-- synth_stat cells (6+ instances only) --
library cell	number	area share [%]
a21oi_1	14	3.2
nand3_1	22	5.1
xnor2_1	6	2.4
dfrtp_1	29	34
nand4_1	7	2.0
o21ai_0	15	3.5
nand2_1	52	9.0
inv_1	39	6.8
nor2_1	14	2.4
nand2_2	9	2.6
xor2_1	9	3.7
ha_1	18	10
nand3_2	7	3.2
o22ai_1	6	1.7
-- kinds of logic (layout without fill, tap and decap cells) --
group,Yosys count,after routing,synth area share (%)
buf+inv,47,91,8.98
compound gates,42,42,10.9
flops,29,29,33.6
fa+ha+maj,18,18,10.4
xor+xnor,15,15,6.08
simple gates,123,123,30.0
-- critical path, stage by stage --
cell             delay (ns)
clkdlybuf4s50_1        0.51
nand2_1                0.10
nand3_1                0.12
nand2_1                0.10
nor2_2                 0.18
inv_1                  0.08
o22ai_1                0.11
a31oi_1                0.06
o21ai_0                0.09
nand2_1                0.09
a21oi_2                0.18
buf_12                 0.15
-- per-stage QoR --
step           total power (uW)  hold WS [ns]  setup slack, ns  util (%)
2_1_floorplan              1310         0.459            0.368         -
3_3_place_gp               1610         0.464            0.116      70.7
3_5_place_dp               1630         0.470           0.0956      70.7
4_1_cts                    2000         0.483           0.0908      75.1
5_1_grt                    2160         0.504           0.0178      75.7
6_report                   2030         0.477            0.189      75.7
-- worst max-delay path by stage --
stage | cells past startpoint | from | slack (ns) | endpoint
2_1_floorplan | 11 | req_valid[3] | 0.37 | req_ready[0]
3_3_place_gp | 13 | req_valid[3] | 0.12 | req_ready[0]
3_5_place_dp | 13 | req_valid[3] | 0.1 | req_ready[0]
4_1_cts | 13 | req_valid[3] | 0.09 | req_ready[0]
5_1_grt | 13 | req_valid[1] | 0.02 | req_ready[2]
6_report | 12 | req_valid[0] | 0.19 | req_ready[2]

━━━━━━━━━━━━━━━━━━━━

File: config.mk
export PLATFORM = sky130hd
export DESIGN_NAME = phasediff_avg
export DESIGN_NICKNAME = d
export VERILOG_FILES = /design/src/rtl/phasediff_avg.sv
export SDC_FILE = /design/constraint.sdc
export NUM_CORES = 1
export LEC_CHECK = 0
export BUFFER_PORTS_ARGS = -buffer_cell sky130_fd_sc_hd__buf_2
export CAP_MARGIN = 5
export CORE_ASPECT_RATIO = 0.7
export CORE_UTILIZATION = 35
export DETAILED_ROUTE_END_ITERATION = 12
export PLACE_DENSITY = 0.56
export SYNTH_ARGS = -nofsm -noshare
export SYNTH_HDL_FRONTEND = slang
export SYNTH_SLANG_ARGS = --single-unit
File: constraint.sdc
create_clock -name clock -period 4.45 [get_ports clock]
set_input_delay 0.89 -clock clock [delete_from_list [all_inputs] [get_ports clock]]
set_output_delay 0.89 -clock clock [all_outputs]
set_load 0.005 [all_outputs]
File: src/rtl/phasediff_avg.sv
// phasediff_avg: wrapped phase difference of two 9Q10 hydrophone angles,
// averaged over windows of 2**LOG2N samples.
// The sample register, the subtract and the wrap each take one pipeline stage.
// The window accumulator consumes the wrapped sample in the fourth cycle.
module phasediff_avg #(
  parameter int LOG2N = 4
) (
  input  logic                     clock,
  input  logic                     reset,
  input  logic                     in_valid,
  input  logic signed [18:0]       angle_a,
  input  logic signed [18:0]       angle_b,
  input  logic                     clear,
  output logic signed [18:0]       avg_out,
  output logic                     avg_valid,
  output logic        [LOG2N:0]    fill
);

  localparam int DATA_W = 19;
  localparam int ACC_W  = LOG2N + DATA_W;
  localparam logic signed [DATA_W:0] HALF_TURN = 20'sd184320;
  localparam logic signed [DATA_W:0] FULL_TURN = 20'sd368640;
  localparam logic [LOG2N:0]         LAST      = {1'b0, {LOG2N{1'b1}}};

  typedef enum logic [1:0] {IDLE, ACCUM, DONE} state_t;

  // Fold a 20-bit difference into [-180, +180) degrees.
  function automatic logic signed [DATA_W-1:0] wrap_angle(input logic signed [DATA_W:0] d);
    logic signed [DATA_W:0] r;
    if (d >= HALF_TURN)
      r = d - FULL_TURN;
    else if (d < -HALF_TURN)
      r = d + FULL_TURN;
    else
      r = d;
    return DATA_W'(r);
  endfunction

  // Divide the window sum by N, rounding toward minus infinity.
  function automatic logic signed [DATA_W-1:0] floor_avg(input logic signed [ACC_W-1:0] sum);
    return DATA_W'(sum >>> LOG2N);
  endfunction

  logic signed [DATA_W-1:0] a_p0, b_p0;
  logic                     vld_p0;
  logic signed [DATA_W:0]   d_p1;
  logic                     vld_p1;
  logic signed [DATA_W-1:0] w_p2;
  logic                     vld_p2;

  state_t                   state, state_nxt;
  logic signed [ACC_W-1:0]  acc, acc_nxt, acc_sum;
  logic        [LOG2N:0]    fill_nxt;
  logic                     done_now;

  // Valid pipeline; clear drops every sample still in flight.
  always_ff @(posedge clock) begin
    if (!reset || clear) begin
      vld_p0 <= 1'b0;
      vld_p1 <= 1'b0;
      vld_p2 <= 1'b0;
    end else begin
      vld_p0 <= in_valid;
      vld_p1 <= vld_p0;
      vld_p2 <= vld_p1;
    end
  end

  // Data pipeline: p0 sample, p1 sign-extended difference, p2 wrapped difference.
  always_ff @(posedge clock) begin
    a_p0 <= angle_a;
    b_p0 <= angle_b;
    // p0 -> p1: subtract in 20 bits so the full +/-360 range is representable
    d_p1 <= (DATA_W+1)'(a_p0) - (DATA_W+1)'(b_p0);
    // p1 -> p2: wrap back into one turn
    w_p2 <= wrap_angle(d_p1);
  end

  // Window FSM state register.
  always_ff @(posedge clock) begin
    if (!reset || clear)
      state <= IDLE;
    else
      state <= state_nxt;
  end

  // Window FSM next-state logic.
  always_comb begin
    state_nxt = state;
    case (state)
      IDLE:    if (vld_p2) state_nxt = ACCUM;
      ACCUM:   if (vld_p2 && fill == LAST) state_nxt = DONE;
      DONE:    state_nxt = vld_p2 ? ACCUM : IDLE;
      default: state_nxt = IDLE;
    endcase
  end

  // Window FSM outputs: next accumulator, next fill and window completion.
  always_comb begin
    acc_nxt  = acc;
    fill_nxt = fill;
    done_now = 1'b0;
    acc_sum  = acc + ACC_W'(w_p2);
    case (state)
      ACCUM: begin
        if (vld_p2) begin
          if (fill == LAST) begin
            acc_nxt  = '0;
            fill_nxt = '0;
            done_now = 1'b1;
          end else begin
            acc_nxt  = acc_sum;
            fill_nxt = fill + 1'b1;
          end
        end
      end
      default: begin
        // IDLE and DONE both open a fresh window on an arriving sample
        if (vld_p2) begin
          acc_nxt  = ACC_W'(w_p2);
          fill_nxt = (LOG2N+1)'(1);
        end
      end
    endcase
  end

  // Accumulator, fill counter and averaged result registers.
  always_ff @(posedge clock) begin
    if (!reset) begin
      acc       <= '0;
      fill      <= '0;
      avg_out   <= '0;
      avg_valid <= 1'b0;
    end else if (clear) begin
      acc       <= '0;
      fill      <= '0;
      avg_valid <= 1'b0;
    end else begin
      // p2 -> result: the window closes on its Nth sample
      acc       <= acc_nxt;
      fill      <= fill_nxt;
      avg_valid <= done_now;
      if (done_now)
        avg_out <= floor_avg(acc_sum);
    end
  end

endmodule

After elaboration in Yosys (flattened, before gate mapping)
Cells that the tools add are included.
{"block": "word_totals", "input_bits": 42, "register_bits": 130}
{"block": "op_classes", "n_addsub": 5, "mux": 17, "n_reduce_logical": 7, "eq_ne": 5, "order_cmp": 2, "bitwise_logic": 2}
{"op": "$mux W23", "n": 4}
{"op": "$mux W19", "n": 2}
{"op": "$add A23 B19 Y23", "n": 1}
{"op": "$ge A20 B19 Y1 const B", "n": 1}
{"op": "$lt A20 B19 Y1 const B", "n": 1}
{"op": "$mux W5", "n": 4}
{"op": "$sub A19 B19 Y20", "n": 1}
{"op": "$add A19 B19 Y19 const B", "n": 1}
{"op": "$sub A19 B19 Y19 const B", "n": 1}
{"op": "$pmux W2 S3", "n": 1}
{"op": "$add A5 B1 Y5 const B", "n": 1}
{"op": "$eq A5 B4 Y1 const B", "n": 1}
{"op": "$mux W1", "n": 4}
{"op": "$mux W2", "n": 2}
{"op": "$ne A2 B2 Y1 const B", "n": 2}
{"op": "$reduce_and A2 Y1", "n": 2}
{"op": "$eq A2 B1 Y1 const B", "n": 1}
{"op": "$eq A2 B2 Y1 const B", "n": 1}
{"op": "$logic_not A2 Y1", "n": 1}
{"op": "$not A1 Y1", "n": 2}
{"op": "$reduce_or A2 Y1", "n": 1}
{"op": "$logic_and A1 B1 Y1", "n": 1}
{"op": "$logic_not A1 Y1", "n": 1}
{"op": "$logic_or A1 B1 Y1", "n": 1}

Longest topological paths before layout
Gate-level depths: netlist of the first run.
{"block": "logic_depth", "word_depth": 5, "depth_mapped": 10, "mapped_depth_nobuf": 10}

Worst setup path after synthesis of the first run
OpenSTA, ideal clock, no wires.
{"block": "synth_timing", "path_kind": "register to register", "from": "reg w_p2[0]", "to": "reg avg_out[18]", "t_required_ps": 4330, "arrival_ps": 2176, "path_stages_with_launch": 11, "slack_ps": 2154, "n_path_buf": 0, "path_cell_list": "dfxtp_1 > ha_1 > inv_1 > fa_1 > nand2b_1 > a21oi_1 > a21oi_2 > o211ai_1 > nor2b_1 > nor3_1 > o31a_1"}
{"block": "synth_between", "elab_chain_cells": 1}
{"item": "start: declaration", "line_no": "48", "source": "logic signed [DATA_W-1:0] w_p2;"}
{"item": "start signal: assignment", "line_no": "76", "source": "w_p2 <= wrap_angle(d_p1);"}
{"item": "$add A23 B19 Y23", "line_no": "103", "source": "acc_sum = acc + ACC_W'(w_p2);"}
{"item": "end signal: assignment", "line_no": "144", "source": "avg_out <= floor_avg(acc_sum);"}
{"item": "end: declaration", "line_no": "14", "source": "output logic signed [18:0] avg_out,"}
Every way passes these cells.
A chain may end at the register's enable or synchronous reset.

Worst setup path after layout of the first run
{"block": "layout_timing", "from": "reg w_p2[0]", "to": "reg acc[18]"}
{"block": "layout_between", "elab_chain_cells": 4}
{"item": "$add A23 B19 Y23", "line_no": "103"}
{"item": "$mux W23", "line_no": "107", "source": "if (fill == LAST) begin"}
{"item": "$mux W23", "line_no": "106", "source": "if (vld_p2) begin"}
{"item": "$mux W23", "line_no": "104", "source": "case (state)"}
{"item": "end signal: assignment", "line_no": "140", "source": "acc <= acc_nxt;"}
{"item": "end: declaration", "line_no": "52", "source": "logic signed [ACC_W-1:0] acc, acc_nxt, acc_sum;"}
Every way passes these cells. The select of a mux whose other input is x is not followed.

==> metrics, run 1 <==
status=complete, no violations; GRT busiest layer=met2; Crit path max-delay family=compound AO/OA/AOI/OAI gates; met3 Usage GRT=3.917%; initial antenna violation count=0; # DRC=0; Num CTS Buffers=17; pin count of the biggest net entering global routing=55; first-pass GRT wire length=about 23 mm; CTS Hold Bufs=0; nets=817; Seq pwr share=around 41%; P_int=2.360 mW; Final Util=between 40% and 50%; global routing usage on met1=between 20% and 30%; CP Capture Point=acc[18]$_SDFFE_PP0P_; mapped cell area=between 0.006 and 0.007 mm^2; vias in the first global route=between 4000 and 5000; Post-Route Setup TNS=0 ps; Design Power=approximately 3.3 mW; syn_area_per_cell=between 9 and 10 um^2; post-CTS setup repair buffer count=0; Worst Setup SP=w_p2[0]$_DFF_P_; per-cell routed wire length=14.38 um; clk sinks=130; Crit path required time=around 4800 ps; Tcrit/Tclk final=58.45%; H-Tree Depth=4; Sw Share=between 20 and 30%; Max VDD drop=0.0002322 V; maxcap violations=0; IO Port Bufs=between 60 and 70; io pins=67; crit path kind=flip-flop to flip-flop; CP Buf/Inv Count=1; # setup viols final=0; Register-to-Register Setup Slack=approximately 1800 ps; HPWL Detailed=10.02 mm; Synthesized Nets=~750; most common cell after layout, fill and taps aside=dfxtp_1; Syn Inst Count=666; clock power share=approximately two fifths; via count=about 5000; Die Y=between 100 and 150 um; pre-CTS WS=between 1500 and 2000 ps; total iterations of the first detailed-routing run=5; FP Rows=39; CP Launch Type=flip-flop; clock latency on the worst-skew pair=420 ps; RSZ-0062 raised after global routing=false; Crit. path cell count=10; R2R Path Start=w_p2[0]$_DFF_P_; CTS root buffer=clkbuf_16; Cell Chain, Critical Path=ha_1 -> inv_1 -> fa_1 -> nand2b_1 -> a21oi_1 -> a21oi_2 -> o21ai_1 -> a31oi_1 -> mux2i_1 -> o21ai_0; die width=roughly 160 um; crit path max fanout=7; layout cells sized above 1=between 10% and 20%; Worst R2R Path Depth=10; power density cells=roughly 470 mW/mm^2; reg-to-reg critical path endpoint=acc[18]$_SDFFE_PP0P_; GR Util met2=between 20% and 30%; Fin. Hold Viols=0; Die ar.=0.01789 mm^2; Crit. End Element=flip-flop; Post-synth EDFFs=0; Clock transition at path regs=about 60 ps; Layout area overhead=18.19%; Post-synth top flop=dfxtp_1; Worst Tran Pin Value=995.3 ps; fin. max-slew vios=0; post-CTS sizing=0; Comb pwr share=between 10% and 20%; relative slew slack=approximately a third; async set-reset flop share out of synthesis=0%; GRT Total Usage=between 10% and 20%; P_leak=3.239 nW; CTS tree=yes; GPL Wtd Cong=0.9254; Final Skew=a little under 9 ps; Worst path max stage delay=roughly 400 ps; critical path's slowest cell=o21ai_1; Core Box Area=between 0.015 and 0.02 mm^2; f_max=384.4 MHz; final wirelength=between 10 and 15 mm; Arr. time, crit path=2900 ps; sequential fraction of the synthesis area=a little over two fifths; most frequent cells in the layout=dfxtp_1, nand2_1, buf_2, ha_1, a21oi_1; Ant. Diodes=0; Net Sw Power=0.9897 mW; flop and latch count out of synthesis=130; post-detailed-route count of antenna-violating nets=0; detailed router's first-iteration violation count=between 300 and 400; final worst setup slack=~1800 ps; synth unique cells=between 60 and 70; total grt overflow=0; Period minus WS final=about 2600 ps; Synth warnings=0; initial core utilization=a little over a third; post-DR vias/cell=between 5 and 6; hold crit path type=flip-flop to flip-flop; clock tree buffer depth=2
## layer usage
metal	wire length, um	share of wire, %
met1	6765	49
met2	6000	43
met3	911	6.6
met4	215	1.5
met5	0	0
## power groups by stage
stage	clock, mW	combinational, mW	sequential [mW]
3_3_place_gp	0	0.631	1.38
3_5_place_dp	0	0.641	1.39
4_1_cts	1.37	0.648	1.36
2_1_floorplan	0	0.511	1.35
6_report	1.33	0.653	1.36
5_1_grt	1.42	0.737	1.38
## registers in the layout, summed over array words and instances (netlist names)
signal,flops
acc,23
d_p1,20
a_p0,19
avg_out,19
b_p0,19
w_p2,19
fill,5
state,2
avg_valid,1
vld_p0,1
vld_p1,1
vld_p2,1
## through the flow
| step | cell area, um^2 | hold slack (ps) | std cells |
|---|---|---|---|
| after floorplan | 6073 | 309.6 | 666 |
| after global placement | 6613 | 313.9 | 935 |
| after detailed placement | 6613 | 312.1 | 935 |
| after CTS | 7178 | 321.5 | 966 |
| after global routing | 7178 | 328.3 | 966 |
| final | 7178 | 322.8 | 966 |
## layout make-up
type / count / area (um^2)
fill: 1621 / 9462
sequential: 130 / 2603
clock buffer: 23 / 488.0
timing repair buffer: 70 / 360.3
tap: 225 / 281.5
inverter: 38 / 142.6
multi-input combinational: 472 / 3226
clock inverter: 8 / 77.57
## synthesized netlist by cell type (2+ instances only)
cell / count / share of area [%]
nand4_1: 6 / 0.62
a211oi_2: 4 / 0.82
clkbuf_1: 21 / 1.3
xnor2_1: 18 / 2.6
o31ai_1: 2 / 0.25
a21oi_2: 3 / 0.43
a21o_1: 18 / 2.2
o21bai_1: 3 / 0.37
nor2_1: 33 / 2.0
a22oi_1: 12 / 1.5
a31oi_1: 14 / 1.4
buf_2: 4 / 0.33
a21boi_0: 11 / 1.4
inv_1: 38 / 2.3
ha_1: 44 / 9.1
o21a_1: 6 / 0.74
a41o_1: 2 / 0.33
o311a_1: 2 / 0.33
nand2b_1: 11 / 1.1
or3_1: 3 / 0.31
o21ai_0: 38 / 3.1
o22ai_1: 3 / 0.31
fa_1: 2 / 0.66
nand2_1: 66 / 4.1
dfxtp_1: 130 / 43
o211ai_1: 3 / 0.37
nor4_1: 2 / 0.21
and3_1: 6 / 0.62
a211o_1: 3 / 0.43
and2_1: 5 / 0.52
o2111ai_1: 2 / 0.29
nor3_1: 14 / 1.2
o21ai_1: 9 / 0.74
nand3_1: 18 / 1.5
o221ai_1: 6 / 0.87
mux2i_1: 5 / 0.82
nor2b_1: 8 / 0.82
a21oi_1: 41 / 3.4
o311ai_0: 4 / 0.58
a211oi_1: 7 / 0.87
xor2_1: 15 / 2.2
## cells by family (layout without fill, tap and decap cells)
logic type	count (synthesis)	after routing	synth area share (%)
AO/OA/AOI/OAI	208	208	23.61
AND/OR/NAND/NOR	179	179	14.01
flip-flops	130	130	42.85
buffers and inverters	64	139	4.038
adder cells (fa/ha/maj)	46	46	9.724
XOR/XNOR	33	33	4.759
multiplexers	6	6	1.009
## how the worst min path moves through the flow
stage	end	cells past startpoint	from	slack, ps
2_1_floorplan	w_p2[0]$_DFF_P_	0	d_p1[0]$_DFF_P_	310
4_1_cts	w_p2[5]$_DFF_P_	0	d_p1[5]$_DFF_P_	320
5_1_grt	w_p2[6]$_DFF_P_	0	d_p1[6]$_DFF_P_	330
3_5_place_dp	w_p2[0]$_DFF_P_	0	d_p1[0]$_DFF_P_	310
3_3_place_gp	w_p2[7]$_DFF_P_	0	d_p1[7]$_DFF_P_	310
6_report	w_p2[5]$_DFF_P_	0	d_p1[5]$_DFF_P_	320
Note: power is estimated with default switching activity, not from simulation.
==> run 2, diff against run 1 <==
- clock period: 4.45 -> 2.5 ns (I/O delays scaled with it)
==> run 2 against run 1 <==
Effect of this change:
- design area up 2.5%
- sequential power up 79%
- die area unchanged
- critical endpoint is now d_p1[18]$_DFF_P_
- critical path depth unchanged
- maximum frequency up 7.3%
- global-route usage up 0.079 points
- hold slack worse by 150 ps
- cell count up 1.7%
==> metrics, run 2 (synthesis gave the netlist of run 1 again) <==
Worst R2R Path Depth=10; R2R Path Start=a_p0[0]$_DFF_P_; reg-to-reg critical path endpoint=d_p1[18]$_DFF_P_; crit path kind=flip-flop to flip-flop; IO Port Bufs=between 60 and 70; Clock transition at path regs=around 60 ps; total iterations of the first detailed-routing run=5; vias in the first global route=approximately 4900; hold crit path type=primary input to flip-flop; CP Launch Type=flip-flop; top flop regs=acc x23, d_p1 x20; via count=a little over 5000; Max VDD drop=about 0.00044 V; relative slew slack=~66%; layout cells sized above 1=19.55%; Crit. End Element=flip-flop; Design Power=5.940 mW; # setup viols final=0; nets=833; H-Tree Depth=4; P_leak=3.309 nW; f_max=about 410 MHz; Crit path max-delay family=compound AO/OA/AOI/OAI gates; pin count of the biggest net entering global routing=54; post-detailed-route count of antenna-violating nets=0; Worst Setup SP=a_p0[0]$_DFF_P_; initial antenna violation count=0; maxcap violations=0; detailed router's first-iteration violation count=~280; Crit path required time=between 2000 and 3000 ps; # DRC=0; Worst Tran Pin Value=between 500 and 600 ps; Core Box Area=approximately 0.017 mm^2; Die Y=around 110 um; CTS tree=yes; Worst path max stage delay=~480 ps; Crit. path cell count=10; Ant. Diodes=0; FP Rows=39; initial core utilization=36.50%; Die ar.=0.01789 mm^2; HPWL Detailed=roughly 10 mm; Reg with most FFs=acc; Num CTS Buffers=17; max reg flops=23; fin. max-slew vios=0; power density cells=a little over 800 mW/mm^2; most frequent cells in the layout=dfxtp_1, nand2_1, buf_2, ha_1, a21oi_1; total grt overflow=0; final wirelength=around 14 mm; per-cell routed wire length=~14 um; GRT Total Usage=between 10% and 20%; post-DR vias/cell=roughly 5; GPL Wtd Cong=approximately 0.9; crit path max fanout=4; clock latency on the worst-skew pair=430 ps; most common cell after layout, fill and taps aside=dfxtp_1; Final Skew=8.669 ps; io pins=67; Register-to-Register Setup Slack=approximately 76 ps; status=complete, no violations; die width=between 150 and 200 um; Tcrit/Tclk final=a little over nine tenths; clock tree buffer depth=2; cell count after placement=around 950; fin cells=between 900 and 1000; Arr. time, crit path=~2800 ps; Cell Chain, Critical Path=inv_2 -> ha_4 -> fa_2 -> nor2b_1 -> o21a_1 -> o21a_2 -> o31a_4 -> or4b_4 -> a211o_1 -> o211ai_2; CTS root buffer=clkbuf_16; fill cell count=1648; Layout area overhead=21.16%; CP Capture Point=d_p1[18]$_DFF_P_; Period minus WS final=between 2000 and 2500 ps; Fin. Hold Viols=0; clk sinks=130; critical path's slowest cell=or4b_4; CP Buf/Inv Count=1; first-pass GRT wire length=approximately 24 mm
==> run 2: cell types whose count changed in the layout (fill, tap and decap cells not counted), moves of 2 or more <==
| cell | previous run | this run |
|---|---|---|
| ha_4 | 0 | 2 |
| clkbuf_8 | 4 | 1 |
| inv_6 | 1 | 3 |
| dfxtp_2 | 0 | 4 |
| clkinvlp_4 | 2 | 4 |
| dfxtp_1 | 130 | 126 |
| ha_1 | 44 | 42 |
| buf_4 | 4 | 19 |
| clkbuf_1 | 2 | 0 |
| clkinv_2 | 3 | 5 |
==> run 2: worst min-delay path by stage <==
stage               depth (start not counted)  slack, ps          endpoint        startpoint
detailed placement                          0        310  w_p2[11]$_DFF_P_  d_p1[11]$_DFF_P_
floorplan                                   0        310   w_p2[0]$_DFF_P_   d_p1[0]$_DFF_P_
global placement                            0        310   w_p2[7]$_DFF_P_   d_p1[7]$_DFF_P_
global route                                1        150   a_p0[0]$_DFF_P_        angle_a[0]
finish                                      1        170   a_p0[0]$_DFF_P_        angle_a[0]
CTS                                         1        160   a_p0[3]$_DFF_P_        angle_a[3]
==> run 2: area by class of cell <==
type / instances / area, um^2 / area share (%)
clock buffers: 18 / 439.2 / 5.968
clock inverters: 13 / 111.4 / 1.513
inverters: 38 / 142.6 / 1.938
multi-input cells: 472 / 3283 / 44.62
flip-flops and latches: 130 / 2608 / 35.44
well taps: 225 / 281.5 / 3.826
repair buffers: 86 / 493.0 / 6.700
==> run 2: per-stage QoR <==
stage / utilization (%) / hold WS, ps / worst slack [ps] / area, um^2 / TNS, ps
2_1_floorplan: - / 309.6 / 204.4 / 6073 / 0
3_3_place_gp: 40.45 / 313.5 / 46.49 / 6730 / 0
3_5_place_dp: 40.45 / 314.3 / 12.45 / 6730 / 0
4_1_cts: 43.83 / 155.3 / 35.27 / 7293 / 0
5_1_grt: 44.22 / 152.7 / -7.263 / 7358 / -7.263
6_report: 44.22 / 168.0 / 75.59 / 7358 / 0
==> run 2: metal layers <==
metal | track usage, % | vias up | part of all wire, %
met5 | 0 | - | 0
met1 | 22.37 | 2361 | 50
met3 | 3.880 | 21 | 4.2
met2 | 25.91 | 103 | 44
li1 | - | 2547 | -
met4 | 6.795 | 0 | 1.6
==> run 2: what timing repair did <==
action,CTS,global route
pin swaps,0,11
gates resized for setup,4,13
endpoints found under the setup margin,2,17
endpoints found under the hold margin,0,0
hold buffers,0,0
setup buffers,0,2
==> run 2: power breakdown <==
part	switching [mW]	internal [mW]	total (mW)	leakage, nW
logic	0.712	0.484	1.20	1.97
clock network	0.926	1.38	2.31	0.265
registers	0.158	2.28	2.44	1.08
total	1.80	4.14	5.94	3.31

━━━━━━━━━━━━━━━━━━━━

TASK TO COMPLETE: Among the lines above, repeat exactly those from the line with "-- synth_stat cells" to the line with "6_report | 12", counting both ends.

THE COMPLETED TASK:
-- synth_stat cells (6+ instances only) --
library cell	number	area share [%]
a21oi_1	14	3.2
nand3_1	22	5.1
xnor2_1	6	2.4
dfrtp_1	29	34
nand4_1	7	2.0
o21ai_0	15	3.5
nand2_1	52	9.0
inv_1	39	6.8
nor2_1	14	2.4
nand2_2	9	2.6
xor2_1	9	3.7
ha_1	18	10
nand3_2	7	3.2
o22ai_1	6	1.7
-- kinds of logic (layout without fill, tap and decap cells) --
group,Yosys count,after routing,synth area share (%)
buf+inv,47,91,8.98
compound gates,42,42,10.9
flops,29,29,33.6
fa+ha+maj,18,18,10.4
xor+xnor,15,15,6.08
simple gates,123,123,30.0
-- critical path, stage by stage --
cell             delay (ns)
clkdlybuf4s50_1        0.51
nand2_1                0.10
nand3_1                0.12
nand2_1                0.10
nor2_2                 0.18
inv_1                  0.08
o22ai_1                0.11
a31oi_1                0.06
o21ai_0                0.09
nand2_1                0.09
a21oi_2                0.18
buf_12                 0.15
-- per-stage QoR --
step           total power (uW)  hold WS [ns]  setup slack, ns  util (%)
2_1_floorplan              1310         0.459            0.368         -
3_3_place_gp               1610         0.464            0.116      70.7
3_5_place_dp               1630         0.470           0.0956      70.7
4_1_cts                    2000         0.483           0.0908      75.1
5_1_grt                    2160         0.504           0.0178      75.7
6_report                   2030         0.477            0.189      75.7
-- worst max-delay path by stage --
stage | cells past startpoint | from | slack (ns) | endpoint
2_1_floorplan | 11 | req_valid[3] | 0.37 | req_ready[0]
3_3_place_gp | 13 | req_valid[3] | 0.12 | req_ready[0]
3_5_place_dp | 13 | req_valid[3] | 0.1 | req_ready[0]
4_1_cts | 13 | req_valid[3] | 0.09 | req_ready[0]
5_1_grt | 13 | req_valid[1] | 0.02 | req_ready[2]
6_report | 12 | req_valid[0] | 0.19 | req_ready[2]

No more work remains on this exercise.